Porque el neoliberalismo, y no nos cansaremos de decirlo, es mucho más que la financiarización del capitalismo, su momento zombi en el que ha puesto el piloto automático que nos lleva directamente hacia la consumación de la catástrofe; el neoliberalismo se ha sostenido y expandido gracias a una profunda y colosal captura de las subjetividades. Valores, formas de la sensibilidad, prácticas sociales, costumbres, sentido común han sido atravesados y reescritos por la economización de todas las esferas de la vida. Y es en el interior de una sociedad fragmentada y desocializada por donde se cuela, a una velocidad vertiginosa que nos deja impávidos, la potencia del virus y su capacidad para infectar nuestras vidas. Enfrentados a un retorno de lo real monstruoso, cuando las certezas colapsan y los imaginarios dominantes ya no sirven para apaciguar nuestra angustia, es cuando nos vemos impelidos a construir viejas y nuevas prácticas que habían sido desplazadas por un sistema de la hipertrofia competitiva e individualista: reconstruir lo común, el ámbito de la sociabilidad solidaria y del reconocimiento. Revitalizar la dimensión de lo público y del Estado como garantes de un principio genuino de igualdad democrática, y expropiarle a la insaciabilidad del capitalismo neoliberal el derecho a la salud pública, gratuita y de calidad. Aprender, a su vez, de esta pandemia que nos muestra los límites de un orden económico y tecnológico que no sólo profundiza las desigualdades, sino que también ha generado las condiciones para la degradación cada día más inexorable de nuestra casa que es la Tierra. Un virus que nos pone a prueba como sociedad y como seres humanos que necesitamos reaprender a cuidarnos y cuidar la vida que nos rodea y que nos permita seguir soñando un futuro.

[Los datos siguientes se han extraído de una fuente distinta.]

--- src/logic/acb_counter.sv ---
// acb_counter: 16-bit array counter with byte-wide software access
// assumes the count event and watchdog enable come from logic on the same clock
//
// Function
// - low counter byte readable and writable at its register address
// - high counter byte exposed at its register address
// - high byte reads a snapshot refreshed only when the low byte is read
// - low byte writes ignored while watchdog enable is set
// - high byte writes ignored while watchdog enable is set
//
// behaviour notes for whoever wires this in:
// the high byte is never read live; it always comes from the snapshot, so
// software must read the low byte first to get a coherent sixteen-bit value
// reading the high byte twice returns the same snapshot both times, even if
// the counter has moved on in between; this is intended, not a fault
// a write and a count event in one cycle: the written byte wins, the other
// byte keeps the incremented value, so a carry can still reach the high byte
// while the low byte is being written; software that wants an exact load
// should stop the count source around the two writes
// the watchdog bit blocks writes silently; no error is reported, the write
// simply has no effect, which matches how the register port treats any
// other refused access
// reads of any address other than the two counter bytes answer zero with
// valid set, so the port never stalls on a stray address
// read answers stand for exactly one cycle after the taking edge
`timescale 1ns/100ps
`default_nettype none
module acb_counter (
    input  wire logic            clk,                 // 125 MHz system clock
    input  wire logic            rst_b,               // asynchronous reset, active low
    input  wire acb_pkg::acb_req_t req,               // register port request
    input  wire logic            count_event,         // selected count event, one cycle
    input  wire logic            watchdog_enable_bit, // write block while high
    output var acb_pkg::acb_rsp_t rsp,                // registered read answer
    output logic [15:0]          array_count_value    // live counter value
);
    import acb_pkg::*;

    logic [15:0] cnt_reg;
    logic [15:0] cnt_next;
    logic [7:0]  snap_reg;
    logic [7:0]  snap_next;
    acb_rsp_t    rsp_reg;
    acb_rsp_t    rsp_next;
    logic        wr_low;
    logic        wr_high;
    logic        rd_low;
    logic        rd_high;

    // address match shared by reads, writes and checks so all see one map
    function automatic logic acb_hit(input acb_req_t r, input logic [7:0] a);
        return (r.addr == a);
    endfunction

    // decode; the watchdog bit gates writes so a running watchdog cannot be fooled
    assign rd_low  = req.rd && acb_hit(req, ACB_ADDR_LOW);
    assign rd_high = req.rd && acb_hit(req, ACB_ADDR_HIGH);
    assign wr_low  = req.wr && acb_hit(req, ACB_ADDR_LOW) && !watchdog_enable_bit;
    assign wr_high = req.wr && acb_hit(req, ACB_ADDR_HIGH) && !watchdog_enable_bit;

    // next counter, snapshot and answer; a write takes priority over the count event
    always_comb begin
        cnt_next  = cnt_reg;
        snap_next = snap_reg;
        rsp_next  = '{valid: 1'b0, data: ACB_BYTE_RST};
        if (count_event) begin
            cnt_next = cnt_reg + ACB_CNT_STEP;
        end
        if (wr_low) begin
            cnt_next[ACB_LOW_MSB:ACB_LOW_LSB] = req.wdata;
        end
        if (wr_high) begin
            cnt_next[ACB_HIGH_MSB:ACB_HIGH_LSB] = req.wdata;
        end
        if (rd_low) begin
            snap_next = cnt_reg[ACB_HIGH_MSB:ACB_HIGH_LSB];
            rsp_next  = '{valid: 1'b1, data: cnt_reg[ACB_LOW_MSB:ACB_LOW_LSB]};
        end else if (rd_high) begin
            rsp_next = '{valid: 1'b1, data: snap_reg};
        end else if (req.rd) begin
            rsp_next = '{valid: 1'b1, data: ACB_BYTE_RST}; // unmapped reads as zero
        end
    end

    // state registers
    always_ff @(posedge clk or negedge rst_b) begin
        if (!rst_b) begin
            cnt_reg  <= ACB_CNT_RST;
            snap_reg <= ACB_BYTE_RST;
            rsp_reg  <= '0;
        end else begin
            cnt_reg  <= cnt_next;
            snap_reg <= snap_next;
            rsp_reg  <= rsp_next;
        end
    end

    assign rsp               = rsp_reg;
    assign array_count_value = cnt_reg;

    // a blocked low byte write leaves the whole counter alone
    AST_WR_LOW_BLOCKED: assert property (@(posedge clk) disable iff (!rst_b)
        (req.wr && acb_hit(req, ACB_ADDR_LOW) && watchdog_enable_bit && !count_event)
        |=> cnt_reg == $past(cnt_reg))
        else $error("low byte changed while watchdog enabled");

    // a blocked high byte write leaves the whole counter alone
    AST_WR_HIGH_BLOCKED: assert property (@(posedge clk) disable iff (!rst_b)
        (req.wr && acb_hit(req, ACB_ADDR_HIGH) && watchdog_enable_bit && !count_event)
        |=> cnt_reg == $past(cnt_reg))
        else $error("high byte changed while watchdog enabled");

    // any write at all while the watchdog runs is refused
    AST_WDOG_BLOCKS_ALL: assert property (@(posedge clk) disable iff (!rst_b)
        (watchdog_enable_bit && !count_event) |=> $stable(cnt_reg))
        else $error("counter changed while watchdog enabled");

    // an accepted low byte write lands in the next cycle
    AST_WR_LOW_TAKES: assert property (@(posedge clk) disable iff (!rst_b)
        (req.wr && acb_hit(req, ACB_ADDR_LOW) && !watchdog_enable_bit)
        |=> cnt_reg[ACB_LOW_MSB:ACB_LOW_LSB] == $past(req.wdata))
        else $error("low byte write lost");

    // an accepted high byte write lands in the next cycle
    AST_WR_HIGH_TAKES: assert property (@(posedge clk) disable iff (!rst_b)
        (req.wr && acb_hit(req, ACB_ADDR_HIGH) && !watchdog_enable_bit)
        |=> cnt_reg[ACB_HIGH_MSB:ACB_HIGH_LSB] == $past(req.wdata))
        else $error("high byte write lost");

    // a low byte write on a quiet counter must not disturb the high byte
    AST_WR_LOW_KEEPS_HIGH: assert property (@(posedge clk) disable iff (!rst_b)
        (wr_low && !wr_high && !count_event)
        |=> cnt_reg[ACB_HIGH_MSB:ACB_HIGH_LSB] == $past(cnt_reg[ACB_HIGH_MSB:ACB_HIGH_LSB]))
        else $error("low byte write disturbed high byte");

    // a high byte write on a quiet counter must not disturb the low byte
    AST_WR_HIGH_KEEPS_LOW: assert property (@(posedge clk) disable iff (!rst_b)
        (wr_high && !wr_low && !count_event)
        |=> cnt_reg[ACB_LOW_MSB:ACB_LOW_LSB] == $past(cnt_reg[ACB_LOW_MSB:ACB_LOW_LSB]))
        else $error("high byte write disturbed low byte");

    // low byte read answers with the live low byte
    AST_RD_LOW_DATA: assert property (@(posedge clk) disable iff (!rst_b)
        (req.rd && acb_hit(req, ACB_ADDR_LOW))
        |=> rsp.valid && rsp.data == $past(cnt_reg[ACB_LOW_MSB:ACB_LOW_LSB]))
        else $error("low byte read data wrong");

    // high byte read answers from the snapshot, never the live count
    AST_RD_HIGH_DATA: assert property (@(posedge clk) disable iff (!rst_b)
        (req.rd && acb_hit(req, ACB_ADDR_HIGH))
        |=> rsp.valid && rsp.data == $past(snap_reg))
        else $error("high byte read not from snapshot");

    // the snapshot takes the high byte at the low byte read
    AST_SNAP_LOAD_DIRECT: assert property (@(posedge clk) disable iff (!rst_b)
        (req.rd && acb_hit(req, ACB_ADDR_LOW))
        |=> snap_reg == $past(cnt_reg[ACB_HIGH_MSB:ACB_HIGH_LSB]))
        else $error("snapshot load wrong");

    // low then high read gives the high byte as it was at the low read
    AST_SNAP_LOAD: assert property (@(posedge clk) disable iff (!rst_b)
        (req.rd && acb_hit(req, ACB_ADDR_LOW)) ##1 (req.rd && acb_hit(req, ACB_ADDR_HIGH))
        |=> rsp.data == $past(cnt_reg[ACB_HIGH_MSB:ACB_HIGH_LSB], 2))
        else $error("snapshot not taken on low byte read");

    // nothing but a low byte read may move the snapshot
    AST_SNAP_HOLD: assert property (@(posedge clk) disable iff (!rst_b)
        !(req.rd && acb_hit(req, ACB_ADDR_LOW)) |=> $stable(snap_reg))
        else $error("snapshot changed without low byte read");

    // with no read the answer is idle and zero
    AST_RSP_IDLE: assert property (@(posedge clk) disable iff (!rst_b)
        !req.rd |=> !rsp.valid && rsp.data == ACB_BYTE_RST)
        else $error("answer without a read");

    // a stray address still answers, with zero
    AST_RD_UNMAPPED: assert property (@(posedge clk) disable iff (!rst_b)
        (req.rd && !acb_hit(req, ACB_ADDR_LOW) && !acb_hit(req, ACB_ADDR_HIGH))
        |=> rsp.valid && rsp.data == ACB_BYTE_RST)
        else $error("unmapped read not zero");

    // one count event, no accepted write: exactly one step
    AST_COUNT_STEP: assert property (@(posedge clk) disable iff (!rst_b)
        (count_event && !wr_low && !wr_high)
        |=> cnt_reg == ACB_CNT_W'($past(cnt_reg) + ACB_CNT_STEP))
        else $error("counter did not step by one");

    // all ones wraps to zero instead of sticking
    AST_COUNT_WRAP: assert property (@(posedge clk) disable iff (!rst_b)
        (count_event && !wr_low && !wr_high && cnt_reg == '1)
        |=> cnt_reg == ACB_CNT_RST)
        else $error("counter did not wrap to zero");

    // no event and no accepted write: the counter stands
    AST_COUNT_HOLD: assert property (@(posedge clk) disable iff (!rst_b)
        (!count_event && !wr_low && !wr_high) |=> $stable(cnt_reg))
        else $error("counter moved without a cause");

    // during reset both bytes and the snapshot sit at zero
    AST_RESET_VALUES: assert property (@(posedge clk)
        !rst_b |-> cnt_reg == ACB_CNT_RST && snap_reg == ACB_BYTE_RST && !rsp.valid)
        else $error("reset values wrong");
endmodule
`default_nettype wire
### src/logic/wiper_host_regs.vh
// Constants for the wiper position host controller
`ifndef WIPER_HOST_REGS_VH
`define WIPER_HOST_REGS_VH

`define CLK_PERIOD_NS     10
`define T_CS_SETUP_NS     100
`define T_DIR_SETUP_NS    1000
`define T_STEP_LOW_NS     1000
`define T_STEP_HIGH_NS    1000
`define T_LOCK_SETUP_NS   1000
`define T_DIR_HOLD_NS     100
// Cycle counts at 10 ns per clock, sized for the 8-bit timer
`define CYC_CS_SETUP   8'h0a
`define CYC_DIR_SETUP  8'h64
`define CYC_STEP_LOW   8'h64
`define CYC_STEP_HIGH  8'h64
`define CYC_LOCK_SETUP 8'h64
`define CYC_DIR_HOLD   8'h0a
`define POS_WIDTH      7
`define POS_MIDSCALE   7'h40
`define POS_MAX        7'h7f
`define POS_MIN        7'h00
`define CNT_WIDTH      8

`endif

### src/logic/wiper_host.v
// Host controller driving the three control pins of an up/down wiper counter
`timescale 1ns/1ps
`default_nettype none
`include "wiper_host_regs.vh"

module wiper_host (
  input  wire       core_clk,   // 100 MHz clock
  input  wire       rst,        // Synchronous reset, active high
  input  wire       cmd_valid,  // Request a step burst
  input  wire       cmd_up,     // Burst direction, 1 = up
  input  wire [6:0] cmd_steps,  // Number of steps, 0 = none
  input  wire       cmd_lock,   // End burst by locking the wiper
  output wire       cmd_ready,  // Idle and not locked
  output reg        step_n_q,   // Step strobe pin, falls to step
  output reg        dir_q,      // Direction pin
  output reg        sel_n_q,    // Select pin, active low
  output reg  [6:0] pos_q,      // Shadow of the device wiper position
  output reg        locked_q,   // Device wiper locked
  output reg        done_q      // Pulse when a burst ends
);

  localparam [6:0] S_IDLE  = 7'b000_0001;
  localparam [6:0] S_SETUP = 7'b000_0010;
  localparam [6:0] S_LOW   = 7'b000_0100;
  localparam [6:0] S_HIGH  = 7'b000_1000;
  localparam [6:0] S_LOCK  = 7'b001_0000;
  localparam [6:0] S_REL   = 7'b010_0000;
  localparam [6:0] S_HOLD  = 7'b100_0000;

  reg [6:0]              state_q;
  reg [6:0]              state_d;
  reg [`CNT_WIDTH-1:0]   timer_q;
  reg [`CNT_WIDTH-1:0]   timer_d;
  reg [6:0]              left_q;
  reg [6:0]              left_d;
  reg                    lock_req_q;
  reg                    lock_req_d;
  reg                    step_n_d;
  reg                    dir_d;
  reg                    sel_n_d;
  reg [6:0]              pos_d;
  reg                    locked_d;
  reg                    done_d;
  wire                   timer_done;

  assign timer_done = (timer_q == 8'h00);

  assign cmd_ready = state_q[0] & ~locked_q;

  always @* begin
    state_d    = state_q;
    timer_d    = timer_q;
    left_d     = left_q;
    lock_req_d = lock_req_q;
    step_n_d   = step_n_q;
    dir_d      = dir_q;
    sel_n_d    = sel_n_q;
    pos_d      = pos_q;
    locked_d   = locked_q;
    done_d     = 1'b0;
    if (!timer_done)
      timer_d = timer_q - 8'h01;
    case (state_q)
      S_IDLE: begin
        // Pins stay parked high, so the device sits in standby
        sel_n_d  = 1'b1;
        step_n_d = 1'b1;
        if (cmd_valid && !locked_q) begin
          if (cmd_steps == 7'h00 && !cmd_lock) begin
            // Nothing to move: raising select with strobe high would lock
            done_d = 1'b1;
          end else begin
            // Direction set while strobe is high, in the same cycle as select falls, well ahead of the first strobe fall
            dir_d      = cmd_up;
            sel_n_d    = 1'b0;
            left_d     = cmd_steps;
            lock_req_d = cmd_lock;
            timer_d    = `CYC_DIR_SETUP;
            state_d    = S_SETUP;
          end
        end
      end
      S_SETUP: begin
        if (timer_done) begin
          if (left_q == 7'h00) begin
            timer_d = `CYC_LOCK_SETUP;
            state_d = S_LOCK;
          end else begin
            step_n_d = 1'b0;
            timer_d  = `CYC_STEP_LOW;
            state_d  = S_LOW;
            if (dir_q && pos_q != `POS_MAX)
              pos_d = pos_q + 7'h01;
            else if (!dir_q && pos_q != `POS_MIN)
              pos_d = pos_q - 7'h01;
            left_d = left_q - 7'h01;
          end
        end
      end
      S_LOW: begin
        if (timer_done) begin
          if (left_q == 7'h00 && !lock_req_q) begin
            // Select rises with strobe still low so no lock occurs
            sel_n_d = 1'b1;
            timer_d = `CYC_CS_SETUP;
            state_d = S_REL;
          end else begin
            step_n_d = 1'b1;
            timer_d  = `CYC_STEP_HIGH;
            state_d  = S_HIGH;
          end
        end
      end
      S_HIGH: begin
        if (timer_done) begin
          if (left_q == 7'h00) begin
            timer_d = `CYC_LOCK_SETUP;
            state_d = S_LOCK;
          end else begin
            timer_d = 8'h00;
            state_d = S_SETUP;
          end
        end
      end
      S_LOCK: begin
        // Strobe high long enough, now raise select to freeze wiper
        if (timer_done) begin
          sel_n_d  = 1'b1;
          locked_d = 1'b1;
          done_d   = 1'b1;
          state_d  = S_HOLD;
        end
      end
      S_REL: begin
        // Select is already high here; strobe may now rise safely
        if (timer_done) begin
          step_n_d = 1'b1;
          done_d   = 1'b1;
          state_d  = S_IDLE;
        end
      end
      S_HOLD: begin
        // Locked device ignores the pins, so park them idle
        sel_n_d  = 1'b1;
        step_n_d = 1'b1;
      end
      default: begin
        state_d = S_IDLE;
      end
    endcase
  end

  always @(posedge core_clk) begin
    if (rst) begin
      state_q    <= S_IDLE;
      timer_q    <= 8'h00;
      left_q     <= 7'h00;
      lock_req_q <= 1'b0;
      step_n_q   <= 1'b1;
      sel_n_q    <= 1'b1;
      dir_q      <= 1'b1;
      pos_q      <= `POS_MIDSCALE;
      locked_q   <= 1'b0;
      done_q     <= 1'b0;
    end else begin
      state_q    <= state_d;
      timer_q    <= timer_d;
      left_q     <= left_d;
      lock_req_q <= lock_req_d;
      step_n_q   <= step_n_d;
      sel_n_q    <= sel_n_d;
      dir_q      <= dir_d;
      pos_q      <= pos_d;
      locked_q   <= locked_d;
      done_q     <= done_d;
    end
  end

endmodule // wiper_host

`default_nettype wire

### config.mk
export PLATFORM = sky130hd
export DESIGN_NAME = wiper_host
export DESIGN_NICKNAME = d
export VERILOG_FILES = /design/src/logic/wiper_host.v
export VERILOG_INCLUDE_DIRS = /design/src /design/src/logic
export SDC_FILE = /design/constraint.sdc
export NUM_CORES = 1
export LEC_CHECK = 0
export BUFFER_PORTS_ARGS = -buffer_cell sky130_fd_sc_hd__buf_2
export CAP_MARGIN = 30
export CORE_MARGIN = 2
export CORE_UTILIZATION = 63
export DETAILED_ROUTE_END_ITERATION = 10
export GPL_ROUTABILITY_DRIVEN = 0
export PLACE_DENSITY = 0.91
export SLEW_MARGIN = 40
export SYNTH_ARGS = -nofsm -noshare
export SYNTH_HDL_FRONTEND = slang
export SYNTH_SLANG_ARGS = --single-unit
### constraint.sdc
create_clock -name core_clk -period 7.2 [get_ports core_clk]
set_input_delay 0.72 -clock core_clk [delete_from_list [all_inputs] [get_ports core_clk]]
set_output_delay 0.72 -clock core_clk [all_outputs]
set_load 0.05 [all_outputs]
==> metrics.md <==
| Metric | Value |
|---|---|
| Nature of the critical path endpoint | flip-flop |
| DIE WIDTH | 64.9 um |
| Post-Synth XOR/XNOR Area | 0.0450 |
| Worst reg2reg endpoint | pos_q[6] |
| Die Span Y | between 60 and 70 um |
| Worst skew pair latency | 0.29 ns |
| IO buf count | 24 |
| Status | finished, final reports clean |
| Share of layout cells above drive strength 1 | 0.139 |
| Max-cap violation count | 0 |
| Drt first pass iters | 5 |
| Power density over the cells | roughly 370 nW/um^2 |
| Hold Path Depth | 2 |
| Hpwl dp | 4.10 mm |
| Post-Synth Simple-Gate Area | 0.256 |
| Peak Freq | 332 MHz |
| CP cell instances | nand4_1 -> o21ai_1 -> ha_1 -> a211o_1 -> a211o_1 -> o21ai_0 -> mux2_2 -> nor4b_1 |
| Startpoint Class | flip-flop |
| Mean Syn Cell Area | 8.00 um^2 |
| Setup Skew | 0.00728 ns |
| H-Tree Depth | 2 |
| Sequential-to-total area share from yosys stat | 0.300 |
| Post-CTS setup-driven buffer insertion count | 0 |
| Final min period | between 3 and 4 ns |
| Ports | 25 |
| Unrepaired setup endpoints after global routing | no |
| CP peak stage delay | 0.48 ns |
| Syn_nets | between 300 and 400 |
| Die area | 4210 um^2 |
| Count of pins over their slew limit | 0 |
| Setup TNS after final layout | 0 ns |
| DR WL/cell | 16.8 um |
| Clock Sinks | 35 |
| Finished Layout Cells | roughly 360 |
| Row count | 22 |
| Worst-path clk slew | 0.07 ns |
| Area grow syn2layout | 9.59% |
| Distinct cells, synth | 56 |
| Layout Nets | 331 |
| Mux contribution to synthesized area | 0.00911 |
| Post_cts resized | 0 |
| Via count | 2,370 |
| HP Start | left_q[6] |
| CP required | 7.39 ns |
| Final WL | 6.00 mm |
| Synth Flop Type | dfxtp_1 |
| Antenna cells | 0 |
| Async SR Flop Fraction | 0 |
| CP top delay family | compound AO/OA/AOI/OAI gates |
| Max rail drop VDD | 0.258 mV |
| Hold Vio Cnt, Final | 0 |
| Hold WC Path Type | flip-flop to flip-flop |
| Post-Syn Area | 2330 um^2 |
| CP max stage cell | o21ai_1 |
| Commonest non-fill, non-tap cell in the layout | dfxtp_1 |
| FF-to-FF path depth | 8 |
| Slew HR | 0.416 |
| Post-Synth Adder-Cell Area | 0.0568 |
| CP arrival | 3.20 ns |
| GRT Overall Usage | 0.295 |
| Clock Tree Buf Depth | 2 |
| Compound-Gate Fraction of Synth Area | 0.284 |
| Largest family of logic cells by synthesized area | compound AO/OA/AOI/OAI gates |
| Core area | 3610 um^2 |
| Total CTS buffers | 5 |
| Post-CTS Hold Fix Bufs | 0 |
| Final setup fails | 0 |
| Clk root buf | clkbuf_8 |
| Vias in the first global route | 2,124 |
| Antenna violations before repair | 0 |
| Most frequent cells in the layout | dfxtp_1, a21oi_1, nor2_1, buf_2, o21ai_0 |
| Drc violations | 0 |
| Crit-path max FO | 8 |
| Placed cells | 349 |
| Wire length of the first global-routing pass | slightly below 10 mm |
| Synth warn | 0 |
| Final period util | 0.419 |
| Cell repeated most along the worst path | a211o_1 |
| Category of the most critical setup path | flip-flop to flip-flop |
| Iter 0 DRT Violations | 312 |
| CP bufs+invs | 0 |
| Reg-to-Reg Start | pos_q[6] |
| CTS tree | yes |
| Gr ovfl total | 0 |
| Largest net degree at the start of global routing | 35 |
| Flop2flop setup slack | 4.19 ns |
| Via/cell ratio | 6.64 |
| Seq cells post-synth | 35 |
| Starting Density | 0.647 |
| Fillers | 301 |
| Cells after Synth | 292 |
| Number of flops mapped to enable cells by yosys | 0 |
| Worst-margin pin slew | a little under 0.9 ns |
| Hold slack | approximately 0.48 ns |
| Post-route ant nets | 0 |
| P_leak | 1.02 nW |
| Hold Path Sink | left_q[6] |
metal layers:
metal | routed length (um) | share of wire | up-vias | global-route usage
li1 | - | - | 1142 | -
met1 | 2570 | 0.43 | 1085 | 0.389
met2 | 2830 | 0.47 | 123 | 0.487
met3 | 456 | 0.076 | 20 | 0.0434
met4 | 140 | 0.023 | 0 | 0.109
met5 | 0 | 0 | - | 0
metrics by stage:
stage	area (um^2)	total power [W]	utilization	setup slack (ns)
2_1_floorplan	2330	0.000687	-	3.96
3_3_place_gp	2450	0.000766	0.678	4.19
3_5_place_dp	2450	0.000781	0.680	3.99
4_1_cts	2540	0.000931	0.704	3.97
5_1_grt	2560	0.00101	0.710	4.03
6_report	2560	0.000948	0.710	4.19
cell usage after synthesis (3+ instances only):
cell / instances / area share
dfxtp_1: 35 / 0.30
a21oi_1: 31 / 0.066
nor2_1: 27 / 0.043
o21ai_0: 19 / 0.041
nand3_1: 15 / 0.032
nand2_1: 14 / 0.023
inv_1: 12 / 0.019
clkbuf_1: 10 / 0.016
ha_1: 9 / 0.048
nor3_1: 9 / 0.019
nor4_1: 8 / 0.021
a21o_1: 7 / 0.023
xor2_1: 7 / 0.026
or3_1: 6 / 0.016
and3_1: 5 / 0.013
o211ai_1: 5 / 0.016
xnor2_1: 5 / 0.019
a211oi_1: 4 / 0.013
buf_2: 4 / 0.0086
nand3b_1: 4 / 0.013
nand4_1: 4 / 0.011
a211o_1: 3 / 0.011
a31oi_1: 3 / 0.0080
nand2b_1: 3 / 0.0080
o2111ai_1: 3 / 0.011
o31ai_1: 3 / 0.0096
sequential cells by signal, summed over array words and instances (netlist names):
register / flops
dir_q: 1
step_n_q: 1
timer_q: 8
pos_q: 7
lock_req_q: 1
sel_n_q: 1
state_q: 7
done_q: 1
locked_q: 1
left_q: 7
area by class of cell:
class | instances | area [um^2] | area share
Inverter | 12 | 45.0 | 0.0176
Clock inverter | 1 | 5.00 | 0.00196
Tap cell | 48 | 60.1 | 0.0235
Clock buffer | 6 | 82.6 | 0.0323
Timing Repair Buffer | 25 | 128 | 0.0499
Multi-Input combinational cell | 230 | 1540 | 0.601
Sequential cell | 35 | 701 | 0.274
how the worst max path moves through the flow:
stage | slack [ns] | depth (start not counted) | to | start
finish | 4.19 | 8 | pos_q[6] | pos_q[6]
CTS | 3.97 | 8 | pos_q[6] | pos_q[6]
global placement | 4.19 | 8 | pos_q[6] | pos_q[0]
detailed placement | 3.99 | 8 | pos_q[6] | pos_q[0]
floorplan | 3.96 | 8 | pos_q[6] | pos_q[1]
global route | 4.03 | 8 | pos_q[6] | pos_q[0]
cells by family after synthesis:
family,after synthesis
flops,35
mux,2
simple gates,108
compound gates,98
xor+xnor,12
buf+inv,27
fa+ha+maj,10
power by group:
part	switching (W)	internal [W]	total, W
combinational	0.000325	0.000188	0.000513
clock	0.0000684	0.0000750	0.000143
sequential	0.0000536	0.000237	0.000291
total	0.000447	0.000501	0.000948
worst reg2reg max path, delay by kind of cell, from the launching register on:
family,cells,cell delay (ns)
AO/OA/AOI/OAI,4,1.23
adder cells (fa/ha/maj),1,0.39
AND/OR/NAND/NOR,2,0.47
multiplexers,1,0.38
flip-flops,1,0.46
Note: power is estimated with default switching activity, not from simulation.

El coronavirus en los márgenes[1]
Pastora Filigrana García
En Huelva, la crisis sanitaria del COVID-19 ha coincidido con la campaña de recolección del fruto rojo, la famosa «fresa de Huelva». Durante los meses de marzo a junio, la comarca fresera onubense produce en torno a 300 mil toneladas de fresas gracias al cultivo de invernadero, lo que aquí conocemos como los «plásticos». Esta ingente cantidad representa el 95 por 100 de la producción española, destinada en un 70 por 100 a la exportación a Europa. La mata de la fresa no es un olivo que puede zarandearse con una máquina para recoger el fruto; la fresa requiere manos. Se calcula que durante los meses de recolección se necesitan más de 80 mil trabajadores agrícolas. Las manos las ponen la población autóctona de Huelva y miles de trabajadores y trabajadoras inmigrantes. Una parte de esta mano de obra está constituida por las mujeres marroquíes contratadas en origen, que se desplazan hasta Huelva para la recolección. El año pasado llegaron 14.500 jornaleras marroquíes, pero este 2020, debido al cierre de fronteras decretado por la crisis sanitaria, casi 10.000 mujeres han dejado de venir. Sin duda, esta falta de mano de obra conllevará nuevos equilibrios entre los intereses de la patronal y los trabajadores. La primera se ve abocada a contar con el ejército «de reserva», conformado principalmente por trabajadores africanos, subsaharianos y magrebíes que habitan los asentamientos chabolistas que proliferan en los pueblos freseros de Huelva. Se calcula que en estos asentamientos sobreviven durante la campaña de recolección entre 4000 y 5000 jornaleros inmigrantes, sin agua ni suministros básicos, a la espera diaria del jornal. Este año, como faltan manos, puede que haya más jornales, al menos para los que tienen permiso de trabajo. El resto, los «sin papeles», seguirán levantando la voz por una regulación extraordinaria por la emergencia del COVID-19 y por acceso al agua en los campamentos de chabolas donde se han visto confinados a estar durante la crisis sanitaria. Sin agua, sin trabajo estable y sin libertad de movimiento.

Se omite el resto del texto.